Mitochondrial complex II dysfunction can contribute significantly to genomic instability after exposure to ionizing radiation

Abstract

Ionizing radiation induces chronic metabolic oxidative stress and a mutator phenotype in hamster fibroblasts that is mediated by H(2)O(2), but the intracellular source of H(2)O(2) is not well defined. To determine the role of mitochondria in the radiation-induced mutator phenotype, end points of mitochondrial function were determined in unstable (CS-9 and LS-12) and stable (114) hamster fibroblast cell lines derived from GM10115 cells exposed to 10 Gy X rays. Cell lines isolated after irradiation demonstrated a 20-40% loss of mitochondrial membrane potential and an increase in mitochondrial content compared to the parental cell line GM10115. Surprisingly, no differences were observed in steady-state levels of ATP (P > 0.05). Unstable clones demonstrated increased oxygen consumption (two- to threefold; CS-9) and/or increased mitochondrial electron transport chain (ETC) complex II activity (twofold; LS-12). Using Western blot analysis and Blue Native gel electrophoresis, a significant increase in complex II subunit B protein levels was observed in LS-12 cells. Furthermore, immunoprecipitation assays revealed evidence of abnormal complex II assembly in LS-12 cells. Treatment of LS-12 cells with an inhibitor of ETC complex II (thenoyltrifluoroacetone) resulted in significant decreases in the steady-state levels of H(2)O(2) and a 50% reduction in mutation frequency as well as a 16% reduction in CAD gene amplification frequency.

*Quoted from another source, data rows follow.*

Source: an optimization exercise on an open RTL-to-GDS flow (aim: small area and a short achievable clock period). Production flows keep margins and buffers that such runs may drop. Where RTL was checked, it was by simulation tests only, not by an equivalence proof against the original. No functional check of the RTL was part of run 3. Power is estimated from default activity; no workload was simulated.

File: flow/design.v
module cga_qenc (
    input  wire       clk,
    input  wire       rst,         
    input  wire       in_valid,
    input  wire       in_sol,      
    input  wire [7:0] in_r,
    input  wire [7:0] in_g,
    input  wire [7:0] in_b,
    output reg        out_valid,
    output reg  [3:0] out_idx,
    output reg  [7:0] out_comp0,   
    output reg  [7:0] out_comp1    
);
    function [63:0] wave_row;
        input [2:0] hue;
        case (hue)
            3'd0: wave_row = 64'h00_00_00_00_00_00_00_00;
            3'd1: wave_row = 64'h00_00_38_C8_FF_FF_B0_20;
            3'd2: wave_row = 64'hFF_D0_60_10_00_28_A0_F8;
            3'd3: wave_row = 64'hFF_FF_F0_A8_40_58_C0_FF;
            3'd4: wave_row = 64'h20_B0_FF_FF_C8_38_00_00;
            3'd5: wave_row = 64'h68_E0_FF_FF_F8_98_30_18;
            3'd6: wave_row = 64'h10_60_D0_FF_E8_78_08_00;
            default: wave_row = 64'hFF_FF_FF_FF_FF_FF_FF_FF;
        endcase
    endfunction
    function [511:0] enc_table;
        input dummy;
        integer h, p;
        reg [63:0] row;
        reg [17:0] prod;
        begin
            enc_table = 512'd0;
            for (h = 0; h < 8; h = h + 1) begin
                row = wave_row(h[2:0]);
                for (p = 0; p < 8; p = p + 1) begin
                    prod = row[63 - 8*p -: 8] * 18'd768;
                    enc_table[16*(4*h + p/2) + 8*(1 - p%2) +: 8] = prod[17:10];
                end
            end
        end
    endfunction
    localparam [511:0] ENC = enc_table(1'b0);
    function [7:0] bright;
        input [7:0] v;
        input       i3;
        bright = {v[7:6] + {1'b0, i3}, v[5:0]};
    endfunction
    function [10:0] radd;             
        input [9:0] a, b;
        input       ci;
        integer k;
        reg c;
        begin
            c = ci;
            for (k = 0; k < 10; k = k + 1) begin
                radd[k] = a[k] ^ b[k] ^ c;
                c = (a[k] & b[k]) | (a[k] & c) | (b[k] & c);
            end
            radd[10] = c;
        end
    endfunction
    function rge;                     
        input [9:0] a, b;
        reg [10:0] t;
        begin
            t   = radd(a, ~b, 1'b1);
            rge = t[10];
        end
    endfunction
    function [9:0] rsum;
        input [9:0] a, b;
        reg [10:0] t;
        begin
            t    = radd(a, b, 1'b0);
            rsum = t[9:0];
        end
    endfunction
    function [6:0] dist_m;
        input [7:0] c;
        reg [9:0] t;
        begin
            if (!rge({2'b00, c}, 10'd86))
                dist_m = c[6:0];
            else if (rge({2'b00, c}, 10'd170))
                begin t = rsum({2'b00, c}, 10'h356); dist_m = t[6:0]; end    
            else
                begin t = rsum({2'b00, ~c}, 10'd171); dist_m = t[6:0]; end   
        end
    endfunction
    function [3:0] quant;
        input [7:0] r, g, b;
        reg        lr, lg, lb, hr, hg, hb, reg6, pick2;
        reg [6:0]  mr, mg, mb, mm, hg7, tg;
        reg [9:0]  mrb, msum, ksum, m2, t;
        reg        k_ok, bbd, brown, dark;
        reg [3:0]  didx;
        begin
            lr = rge({2'b00, r}, 10'd86);
            lg = rge({2'b00, g}, 10'd86);
            lb = rge({2'b00, b}, 10'd86);
            hr = rge({2'b00, r}, 10'd171);
            hg = rge({2'b00, g}, 10'd171);
            hb = rge({2'b00, b}, 10'd171);
            mr = dist_m(r); mg = dist_m(g); mb = dist_m(b);
            mrb  = rsum({3'b000, mr}, {3'b000, mb});
            msum = rsum(mrb, {3'b000, mg});
            reg6  = lr & lg & ~lb;
            pick2 = ~hr & rge({3'b000, mr}, {3'b000, mb});
            mm    = pick2 ? mr : mb;
            m2    = {2'b00, mm, 1'b0};
            if (reg6)
                dark = rge(m2, rsum(msum, 10'd43));
            else
                dark = !rge(msum, 10'd128);
            didx = reg6 ? (pick2 ? 4'd2 : 4'd7) : {1'b0, lr, lg, lb};
            tg   = rsum({2'b00, g}, 10'h3D6);                   
            hg7  = hg ? {tg[5:0], 1'b0} : 7'd0;                
            ksum = rsum(mrb, {3'b000, hg7});
            k_ok = rge({2'b00, r}, 10'd85) && !lb &&
                   !rge({2'b00, g}, 10'd213) && !rge(ksum, 10'd86);
            if (reg6)
                bbd = !rge(rsum({2'b00, g}, m2), 10'd298);
            else
                bbd = rge({2'b00, g}, 10'd43) && !rge({2'b00, g}, 10'd128);
            brown = k_ok & bbd;
            if (brown)
                quant = 4'd6;
            else if (dark)
                quant = didx;
            else
                quant = {1'b1, hr, hg, hb};
        end
    endfunction
    reg  [1:0] last_hdot;
    wire [1:0] in_hdot = in_sol ? 2'd0 : last_hdot + 2'd1;
    reg        s1_valid;
    reg  [7:0] s1_r, s1_g, s1_b;
    wire [1:0] s1_hdot = last_hdot;
    always @(posedge clk) begin
        if (rst) begin
            last_hdot <= 2'd3;
            s1_valid  <= 1'b0;
        end else begin
            s1_valid <= in_valid;
            if (in_valid)
                last_hdot <= in_hdot;
        end
        s1_r <= in_r;
        s1_g <= in_g;
        s1_b <= in_b;
    end
    wire [3:0]  q_idx = quant(s1_r, s1_g, s1_b);
    wire [15:0] enc_v = ENC[16*{q_idx[2:0], s1_hdot} +: 16];
    always @(posedge clk) begin
        if (rst)
            out_valid <= 1'b0;
        else
            out_valid <= s1_valid;
        out_idx   <= q_idx;
        out_comp0 <= bright(enc_v[15:8], q_idx[3]);
        out_comp1 <= bright(enc_v[7:0], q_idx[3]);
    end
endmodule
Source: an optimization exercise on an open RTL-to-GDS flow (aim: small area, a short achievable clock period and few clock cycles per item). Production flows keep margins and buffers that such runs may drop.
Function was checked by simulation only, so behaviour that the tests miss may differ from the original.

===== flow/config.mk =====
export PLATFORM = sky130hd
export DESIGN_NAME = pfs_softdec
export DESIGN_NICKNAME = pfs_softdec
export VERILOG_FILES = /design/flow/design.v
export SDC_FILE = /design/flow/constraint.sdc
export NUM_CORES = 4
export LEC_CHECK = 0
export CAP_MARGIN = 20
export CORE_MARGIN = 2
export CORE_UTILIZATION = 40
export SLEW_MARGIN = 20

===== flow/constraint.sdc =====
create_clock -name core_clock -period 14.0 [get_ports {clk}]
set_input_delay 2.8000 -clock core_clock [delete_from_list [all_inputs] [get_ports {clk}]]
set_output_delay 2.8000 -clock core_clock [all_outputs]
set_load 0.01 [all_outputs]

===== flow/design.v =====
module pfs_ham_enc_byte (
  input  wire [7:0]  d,
  output wire [13:0] code
);
  function [6:0] enc7(input [3:0] n);
    enc7 = {n, n[1]^n[2]^n[3], n[0]^n[2]^n[3], n[0]^n[1]^n[3]};
  endfunction
  assign code = {enc7(d[7:4]), enc7(d[3:0])};
endmodule
module psd_ham_dec_byte (
  input  wire [13:0] code,
  output wire [7:0]  d
);
  function [3:0] dec7(input [6:0] r);
    reg [3:0] n;
    reg [2:0] s;
    begin
      n = r[6:3];
      s[0] = r[0] ^ n[0] ^ n[1] ^ n[3];
      s[1] = r[1] ^ n[0] ^ n[2] ^ n[3];
      s[2] = r[2] ^ n[1] ^ n[2] ^ n[3];
      case (s)
        3'd3: n[0] = ~n[0];
        3'd5: n[1] = ~n[1];
        3'd6: n[2] = ~n[2];
        3'd7: n[3] = ~n[3];
        default: ;
      endcase
      dec7 = n;
    end
  endfunction
  assign d = {dec7(code[13:7]), dec7(code[6:0])};
endmodule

These data show that radiation-induced genomic instability was accompanied by evidence of mitochondrial dysfunction leading to increased steady-state levels of H(2)O(2) that contributed to increased mutation frequency and gene amplification. These results support the hypothesis that mitochondrial dysfunction originating from complex II can contribute to radiation-induced genomic instability by increasing steady-state levels of reactive oxygen species.

FIG. 1

Genomically unstable cells show a depolarized mitochondrial membrane potential, an increase in mitochondrial content and no difference in ATP levels. Panel A: Mitochondrial membrane potential as measured by JC-1. The error bars represent ±1 SD from three independent experiments. * P < 0.05 compared to wild-type cells. Panel B: Mitochondrial content as shown by Mitotracker green staining showed modest differences among clones. Error bars represent ±1 SD from three separate dishes. * P < 0.05 compared to wild-type cells. Panel C: ATP production measured by the luciferase assay. The error bars represent ±1 SD from three separate experiments. ATP levels were not significantly different.

FIG. 2

Genomically unstable clones show high oxygen consumption and high complex II levels. Panel A: Oxygen consumption. The error bars represent ±1 SD from five independent experiments. CS-9 cells were significantly different from GM10115 cells and stable clone 114. * P < 0.001 compared to wild-type cells, ¥ P < 0.001 compared to 114 cells. Panel B: Complex II activity normalized to mitochondrial protein. * P < 0.05 compared to wild-type cells, ¥ P < 0.05 compared to 114 cells. Panel C: Western blots of whole cell lysate using 100 μg protein and SDHB antibody. Quantification shown by numerical data was achieved by normalizing SDHB density to actin density. Panel D: Coomassie blue staining of a Blue Native gel (lower panel) and a Western blot of a parallel gel probed with SDHB antibody.

FIG. 3

Model by which disruption of complex II assembly may participate in radiation-induced genomic instability.

FIG. 4

Genomically unstable clone LS-12 shows improper assembly of complex II. Panel A: Western blot showing levels of immunoprecipitated SDHB after transfer on a nitrocellulose membrane. Unstable clone LS-12 shows the presence of SDHB in the soluble fraction. Panel B: Immunoprecipitation of SDHA proteins carried out on 150 μg isolated mitochondria using antibody against SDHA and Sepharose protein A beads. Samples were separated on a 4%–20% gradient gel, which was stained with Coomassie blue.

FIG. 5

TTFA treatment reduces steady-state levels of H₂O₂ and the mutation frequency of LS-12 clone. Panel A: H₂O₂ per 10⁶cells. Error bars are ±1 SD for three separate experiments (n = 4–9). * P < 0.05 compared to GM10115 cells, £ P < 0.05 compared to LS-12 cells. Panel B: HPRT mutation frequency. Error bars are ±1 SD for three separate experiments (n = 6–9). £ P < 0.05 compared to LS-12 cells.